CVE-2025-26672: 
vulnerability analysis and mitigation

A buffer over-read vulnerability was discovered in Windows Routing and Remote Access Service (RRAS), identified as CVE-2025-26672. The vulnerability was disclosed on April 8, 2025, and affects various versions of Microsoft Windows operating systems. This security flaw allows unauthorized attackers to disclose information over a network (NVD, Rapid7).

The vulnerability is classified as CWE-126 (Buffer Over-read) and has received a CVSS v3.1 Base Score of 6.5 (MEDIUM) with the following vector: CVSS:3.1/AV:N/AC:L/PR:N/UI:R/S:U/C:H/I:N/A:N. This indicates that the vulnerability is network-accessible, requires low attack complexity, needs no privileges, but does require user interaction (NVD).

The vulnerability primarily affects the confidentiality of the system, with the potential for information disclosure over a network.
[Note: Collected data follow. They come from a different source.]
[src/rtl/write_back_stage.sv]
// Write-back stage: registers the retiring result onto the register-file write
// port and tracks per-register pending-write counts for issue hazard stalls.
module write_back_stage (
    input  logic        clock,
    input  logic        reset,
    input  logic        in_valid,
    input  logic [3:0]  in_opcode,
    input  logic [3:0]  in_dest,
    input  logic [15:0] alu_result,
    input  logic [15:0] mem_data,
    input  logic        issue_valid,
    input  logic [3:0]  issue_opcode,
    input  logic [3:0]  issue_dest,
    output logic        WriteEnable,
    output logic [3:0]  WriteAddress,
    output logic [15:0] WriteData,
    output logic [15:0] busy,
    output logic        issue_stall,
    output logic [15:0] retire_count
);

    localparam int unsigned DATA_W   = 16;
    localparam int unsigned REG_W    = 4;
    localparam int unsigned NUM_REGS = 16;
    localparam int unsigned CNT_W    = 2;

    localparam logic [REG_W-1:0] OP_LOAD  = 4'b1011;
    localparam logic [REG_W-1:0] OP_STORE = 4'b1100;
    localparam logic [REG_W-1:0] OP_BRAN  = 4'b1101;
    localparam logic [REG_W-1:0] OP_NOP   = 4'b1111;
    localparam logic [CNT_W-1:0] CNT_MAX  = 2'd3;

    function automatic logic is_writer(input logic [REG_W-1:0] op, input logic [REG_W-1:0] dst);
        return !(op == OP_STORE || op == OP_BRAN || op == OP_NOP) && (dst != '0);
    endfunction

    logic                               we_q, we_d;
    logic [REG_W-1:0]                   waddr_q, waddr_d;
    logic [DATA_W-1:0]                  wdata_q, wdata_d;
    logic [DATA_W-1:0]                  rcount_q, rcount_d;
    logic [NUM_REGS-1:0][CNT_W-1:0]     pending_q, pending_d;
    logic [NUM_REGS-1:0]                busy_q, busy_d;

    logic                               write_c;
    logic                               issue_inc_c;
    logic [NUM_REGS-1:0]                inc_vec_c;
    logic [NUM_REGS-1:0]                dec_vec_c;

    // Hazard check and increment/decrement event decode
    always_comb begin
        write_c     = in_valid && is_writer(in_opcode, in_dest);
        issue_stall = issue_valid && is_writer(issue_opcode, issue_dest)
                      && (pending_q[issue_dest] == CNT_MAX);
        issue_inc_c = issue_valid && is_writer(issue_opcode, issue_dest) && !issue_stall;
        inc_vec_c   = issue_inc_c ? (NUM_REGS'(1) << issue_dest) : '0;
        dec_vec_c   = write_c ? (NUM_REGS'(1) << in_dest) : '0;
    end

    // Next-state for write port, retire counter and pending counters
    always_comb begin
        we_d      = write_c;
        waddr_d   = waddr_q;
        wdata_d   = wdata_q;
        rcount_d  = rcount_q + DATA_W'(in_valid);
        pending_d = pending_q;
        busy_d    = '0;
        if (write_c) begin
            waddr_d = in_dest;
            wdata_d = (in_opcode == OP_LOAD) ? mem_data : alu_result;
        end
        for (int unsigned r = 1; r < NUM_REGS; r++) begin
            if (inc_vec_c[r] && !dec_vec_c[r]) begin
                pending_d[r] = pending_q[r] + CNT_W'(1);
            end else if (dec_vec_c[r] && !inc_vec_c[r] && (pending_q[r] != '0)) begin
                pending_d[r] = pending_q[r] - CNT_W'(1);
            end
        end
        pending_d[0] = '0;
        for (int unsigned r = 0; r < NUM_REGS; r++) begin
            busy_d[r] = (pending_d[r] != '0);
        end
    end

    always_ff @(posedge clock) begin
        if (reset) begin
            we_q      <= 1'b0;
            waddr_q   <= '0;
            wdata_q   <= '0;
            rcount_q  <= '0;
            pending_q <= '0;
            busy_q    <= '0;
        end else begin
            we_q      <= we_d;
            waddr_q   <= waddr_d;
            wdata_q   <= wdata_d;
            rcount_q  <= rcount_d;
            pending_q <= pending_d;
            busy_q    <= busy_d;
        end
    end

    assign WriteEnable  = we_q;
    assign WriteAddress = waddr_q;
    assign WriteData    = wdata_q;
    assign retire_count = rcount_q;
    assign busy         = busy_q;

endmodule

[config.mk]
export PLATFORM = sky130hd
export DESIGN_NAME = write_back_stage
export DESIGN_NICKNAME = d
export VERILOG_FILES = /design/src/rtl/write_back_stage.sv
export SDC_FILE = /design/constraint.sdc
export NUM_CORES = 1
export LEC_CHECK = 0
export ABC_AREA = 1
export BUFFER_PORTS_ARGS = -buffer_cell sky130_fd_sc_hd__buf_2
export CORE_ASPECT_RATIO = 2
export CORE_MARGIN = 2
export CORE_UTILIZATION = 59
export DETAILED_ROUTE_END_ITERATION = 8
export PLACE_DENSITY = 0.86
export SYNTH_ARGS = -nofsm -noshare
export SYNTH_HDL_FRONTEND = slang
export SYNTH_SLANG_ARGS = --single-unit
export TNS_END_PERCENT = 10
[constraint.sdc]
create_clock -name clock -period 3.8 [get_ports clock]
set_input_delay 0.76 -clock clock [delete_from_list [all_inputs] [get_ports clock]]
set_output_delay 0.76 -clock clock [all_outputs]
set_load 0.05 [all_outputs]
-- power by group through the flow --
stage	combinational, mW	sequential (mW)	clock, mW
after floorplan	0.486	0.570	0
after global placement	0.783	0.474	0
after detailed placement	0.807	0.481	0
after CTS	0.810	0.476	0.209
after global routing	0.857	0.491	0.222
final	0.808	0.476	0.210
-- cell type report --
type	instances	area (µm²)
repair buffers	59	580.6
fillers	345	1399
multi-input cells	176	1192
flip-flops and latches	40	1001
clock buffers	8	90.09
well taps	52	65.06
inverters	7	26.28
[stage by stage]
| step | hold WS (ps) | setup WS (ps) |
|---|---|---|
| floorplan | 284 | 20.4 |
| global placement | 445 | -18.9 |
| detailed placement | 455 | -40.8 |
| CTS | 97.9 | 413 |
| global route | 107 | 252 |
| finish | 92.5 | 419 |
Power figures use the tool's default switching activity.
## src/rtl/dht11_uart_formatter.sv

```systemverilog
// Formats one latched DHT11 reading as "H=hh.d T=tt.d\r\n" and streams it byte-wise to a UART transmitter.
// Optional CHECKSUM_EN: a bad checksum sends "ERR\r\n" instead of the reading.
module dht11_uart_formatter #(
  parameter int REQ_TIMEOUT = 255,
  parameter int TIMEOUT_W   = 8
) (
  input  logic       clk,
  input  logic       rst_n,
  input  logic       sample_valid,
  input  logic [7:0] hum_int,
  input  logic [7:0] hum_dec,
  input  logic [7:0] temp_int,
  input  logic [7:0] temp_dec,
  input  logic [7:0] checksum,
  input  logic       tx_busy,
  output logic       tx_start,
  output logic [7:0] tx_data,
  output logic       busy,
  output logic       frame_done,
  output logic       frame_err
);

  typedef enum logic [2:0] {S_IDLE, S_CONV, S_LOAD, S_REQ, S_WAIT} state_t;

  state_t                 r_state, w_next;
  logic [6:0]             r_h_rem, r_t_rem;
  logic [3:0]             r_h_tens, r_t_tens, r_hd, r_td;
  logic [3:0]             r_idx;
  logic [TIMEOUT_W-1:0]   r_to;
  logic [7:0]             r_tx_data;
  logic                   r_done, r_err, r_cs_bad;
  logic                   w_cs_bad, w_last, w_conv_done, w_to_hit;
  logic [7:0]             w_byte;

  function automatic logic [6:0] clamp_int(input logic [7:0] v);
    clamp_int = (v > 8'd99) ? 7'd99 : v[6:0];
  endfunction

  function automatic logic [3:0] clamp_dec(input logic [7:0] v);
    clamp_dec = (v > 8'd9) ? 4'd9 : v[3:0];
  endfunction

  function automatic logic [7:0] frame_byte(input logic [3:0] idx, input logic err,
                                            input logic [3:0] ht, input logic [3:0] hu,
                                            input logic [3:0] hd, input logic [3:0] tt,
                                            input logic [3:0] tu, input logic [3:0] td);
    frame_byte = 8'h00;
    if (err) begin
      case (idx)
        4'd0:       frame_byte = 8'h45;
        4'd1, 4'd2: frame_byte = 8'h52;
        4'd3:       frame_byte = 8'h0D;
        4'd4:       frame_byte = 8'h0A;
        default:    frame_byte = 8'h00;
      endcase
    end else begin
      case (idx)
        4'd0:    frame_byte = 8'h48;
        4'd1:    frame_byte = 8'h3D;
        4'd2:    frame_byte = {4'h3, ht};
        4'd3:    frame_byte = {4'h3, hu};
        4'd4:    frame_byte = 8'h2E;
        4'd5:    frame_byte = {4'h3, hd};
        4'd6:    frame_byte = 8'h20;
        4'd7:    frame_byte = 8'h54;
        4'd8:    frame_byte = 8'h3D;
        4'd9:    frame_byte = {4'h3, tt};
        4'd10:   frame_byte = {4'h3, tu};
        4'd11:   frame_byte = 8'h2E;
        4'd12:   frame_byte = {4'h3, td};
        4'd13:   frame_byte = 8'h0D;
        4'd14:   frame_byte = 8'h0A;
        default: frame_byte = 8'h00;
      endcase
    end
  endfunction

`ifdef CHECKSUM_EN
  logic [7:0] w_sum;
  assign w_sum    = hum_int + hum_dec + temp_int + temp_dec;
  assign w_cs_bad = (w_sum != checksum);
`else
  logic w_unused_cs;
  assign w_unused_cs = ^checksum;
  assign w_cs_bad    = 1'b0;
`endif

  // After CONV the remainders hold the units digits.
  assign w_byte      = frame_byte(r_idx, r_cs_bad, r_h_tens, r_h_rem[3:0], r_hd,
                                  r_t_tens, r_t_rem[3:0], r_td);
  assign w_last      = r_cs_bad ? (r_idx == 4'd4) : (r_idx == 4'd14);
  assign w_conv_done = (r_h_rem < 7'd10) && (r_t_rem < 7'd10);
  assign w_to_hit    = (r_to == TIMEOUT_W'(REQ_TIMEOUT - 1));

  always_ff @(posedge clk or negedge rst_n) begin
    if (!rst_n) r_state <= S_IDLE;
    else        r_state <= w_next;
  end

  always_comb begin
    w_next = r_state;
    case (r_state)
      S_IDLE: if (sample_valid) w_next = S_CONV;
      S_CONV: if (w_conv_done) w_next = S_LOAD;
      S_LOAD: w_next = S_REQ;
      S_REQ: begin
        if (tx_busy)       w_next = S_WAIT;
        else if (w_to_hit) w_next = S_IDLE;
      end
      S_WAIT: if (!tx_busy) w_next = w_last ? S_IDLE : S_LOAD;
      default: w_next = S_IDLE;
    endcase
  end

  always_ff @(posedge clk or negedge rst_n) begin
    if (!rst_n) begin
      r_h_rem   <= '0;
      r_t_rem   <= '0;
      r_h_tens  <= '0;
      r_t_tens  <= '0;
      r_hd      <= '0;
      r_td      <= '0;
      r_idx     <= '0;
      r_to      <= '0;
      r_tx_data <= '0;
      r_done    <= 1'b0;
      r_err     <= 1'b0;
      r_cs_bad  <= 1'b0;
    end else begin
      r_done <= 1'b0;
      r_err  <= 1'b0;
      case (r_state)
        S_IDLE: if (sample_valid) begin
          r_h_rem  <= clamp_int(hum_int);
          r_t_rem  <= clamp_int(temp_int);
          r_hd     <= clamp_dec(hum_dec);
          r_td     <= clamp_dec(temp_dec);
          r_h_tens <= '0;
          r_t_tens <= '0;
          r_idx    <= '0;
          r_cs_bad <= w_cs_bad;
        end
        S_CONV: begin
          if (r_h_rem >= 7'd10) begin
            r_h_rem  <= r_h_rem - 7'd10;
            r_h_tens <= r_h_tens + 4'd1;
          end
          if (r_t_rem >= 7'd10) begin
            r_t_rem  <= r_t_rem - 7'd10;
            r_t_tens <= r_t_tens + 4'd1;
          end
        end
        S_LOAD: begin
          r_tx_data <= w_byte;
          r_to      <= '0;
        end
        S_REQ: if (!tx_busy) begin
          r_to <= r_to + TIMEOUT_W'(1);
          if (w_to_hit) r_err <= 1'b1;
        end
        S_WAIT: if (!tx_busy) begin
          if (w_last) r_done <= 1'b1;
          else        r_idx  <= r_idx + 4'd1;
        end
        default: ;
      endcase
    end
  end

  assign tx_start   = (r_state == S_REQ);
  assign busy       = (r_state != S_IDLE);
  assign tx_data    = r_tx_data;
  assign frame_done = r_done;
  assign frame_err  = r_err;

endmodule

```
The CVSS scoring indicates high impact on confidentiality (C:H) while maintaining no impact on integrity (I:N) and availability (A:N) (NVD).

Microsoft has released security updates to address this vulnerability across multiple Windows versions, including Windows 10, Windows 11, Windows Server 2012, Windows Server 2016, Windows Server 2019, Windows Server 2022, and Windows Server 2025. These updates are available through various KB articles including KB5055518, KB5055519, KB5055521, KB5055523, KB5055526, KB5055527, and KB5055528 (Rapid7).